Tout le monde a déjà parlé de Nate Silver, cet analyste américain qui, s'appuyant sur des statistiques et un modèle mathématique assez simple (accumuler les résultats de sondages en privilégiant les plus récents et les plus fiables), a prédit correctement les 50 états de l'élection présidentielle américaine, après des succès pour d'autres élections et le baseball.

Je me demande quel est le sens à accorder aux « chances » affichées, du type « Obama a 80% de chances de gagner, Romney 20% ». Pour moi, c'est un modèle bayésien : il s'agirait en quelque sorte de probabilités conditionnées par les observations précédentes, avec comme espace des évènements les votes pour tous les électeurs. Dans ce cas, quelle est la distribution initiale supposée (et a-t-elle même une quelconque importance) ? Chaque électeur a une probabilité indépendante 50/50 de voter pour l'un ou l'autre ?
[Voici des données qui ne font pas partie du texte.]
**config.mk**
```make
export PLATFORM = sky130hd
export DESIGN_NAME = bin_to_bcd_seq
export DESIGN_NICKNAME = d
export VERILOG_FILES = /design/src/rtl/bin_to_bcd_seq.sv
export SDC_FILE = /design/constraint.sdc
export NUM_CORES = 1
export LEC_CHECK = 0
export ABC_CLOCK_PERIOD_IN_PS = 2900
export CORE_MARGIN = 4
export CORE_UTILIZATION = 50
export DETAILED_ROUTE_END_ITERATION = 8
export HOLD_SLACK_MARGIN = 0.1
export PLACE_DENSITY = 0.74
export SYNTH_ARGS = -nofsm -noshare
export SYNTH_HDL_FRONTEND = slang
export SYNTH_SLANG_ARGS = --single-unit
export TNS_END_PERCENT = 1
```
**constraint.sdc**
```tcl
create_clock -name clk -period 2.9 [get_ports clk]
set_input_delay 0.435 -clock clk [delete_from_list [all_inputs] [get_ports clk]]
set_output_delay 0.435 -clock clk [all_outputs]
set_load 0.1 [all_outputs]
```
**src/rtl/bin_to_bcd_seq.sv**
```systemverilog
// Sequential binary-to-BCD converter (shift-add-3) for the 8-digit seven-segment driver.
// A conversion takes IN_W shift cycles plus one load cycle. num and ovf hold their values between conversions.
module bin_to_bcd_seq #(
  parameter int IN_W    = 27,
  parameter int DIGITS  = 8,
  parameter int MAX_VAL = 99999999
) (
  input  logic                  clk,
  input  logic                  rst,
  input  logic                  start,
  input  logic [IN_W-1:0]       bin,
  output logic [4*DIGITS-1:0]   num,
  output logic                  busy,
  output logic                  done,
  output logic                  ovf
);

  localparam int NUM_W = 4 * DIGITS;
  localparam int CNT_W = $clog2(IN_W + 1);
  localparam logic [IN_W-1:0] MAX_BIN = IN_W'(MAX_VAL);

  typedef enum logic [1:0] {IDLE, SHIFT, LOAD} state_t;

  state_t             state, state_nx;
  logic [IN_W-1:0]    shreg;
  logic [NUM_W-1:0]   scratch, adj;
  logic [CNT_W-1:0]   cnt;
  logic               ovf_pend;

  // NOTE: sequential state uses non-blocking (<=) so every register samples pre-edge values.
  always_ff @(posedge clk or negedge rst) begin
    if (!rst) state <= IDLE;
    else      state <= state_nx;
  end

  // NOTE: every signal driven in always_comb gets a default first, so no latch is inferred.
  always_comb begin
    state_nx = state;
    unique case (state)
      IDLE:    if (start) state_nx = SHIFT;
      SHIFT:   if (cnt == CNT_W'(1)) state_nx = LOAD;
      LOAD:    state_nx = IDLE;
      default: state_nx = IDLE;
    endcase
  end

  always_comb begin
    busy = (state == SHIFT);
  end

  // Digits are adjusted independently. A digit of 5..9 plus 3 fits in 4 bits, so no carry crosses into the next digit.
  always_comb begin
    adj = scratch;
    for (int d = 0; d < DIGITS; d++) begin
      if (scratch[4*d +: 4] >= 4'd5) adj[4*d +: 4] = scratch[4*d +: 4] + 4'd3;
    end
  end

  always_ff @(posedge clk or negedge rst) begin
    if (!rst) begin
      shreg    <= '0;
      scratch  <= '0;
      cnt      <= '0;
      ovf_pend <= 1'b0;
      num      <= '0;
      ovf      <= 1'b0;
      done     <= 1'b0;
    end else begin
      done <= 1'b0;
      unique case (state)
        IDLE: begin
          if (start) begin
            if (bin > MAX_BIN) begin
              shreg    <= MAX_BIN;
              ovf_pend <= 1'b1;
            end else begin
              shreg    <= bin;
              ovf_pend <= 1'b0;
            end
            scratch <= '0;
            cnt     <= CNT_W'(IN_W);
          end
        end
        SHIFT: begin
          // Saturation keeps the value within 8 digits, so the bit shifted out of the top digit is always zero.
          scratch <= {adj[NUM_W-2:0], shreg[IN_W-1]};
          shreg   <= {shreg[IN_W-2:0], 1'b0};
          cnt     <= cnt - CNT_W'(1);
        end
        LOAD: begin
          num  <= scratch;
          ovf  <= ovf_pend;
          done <= 1'b1;
        end
        default: ;
      endcase
    end
  end

endmodule

```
En revanche, je n'arrive pas à attribuer une interprétation fréquentiste. Si Silver s'était contenté de donner un chiffre pour Obama avec un intervalle de confiance, aucun problème (interprétation fréquentiste : si on refaisait un très nombre de fois les sondages et on appliquait l'algorithme de Silver, on obtiendrait plus d'une certaine proportion des résultats dans l'intervalle de confiance), mais là, je ne vois pas.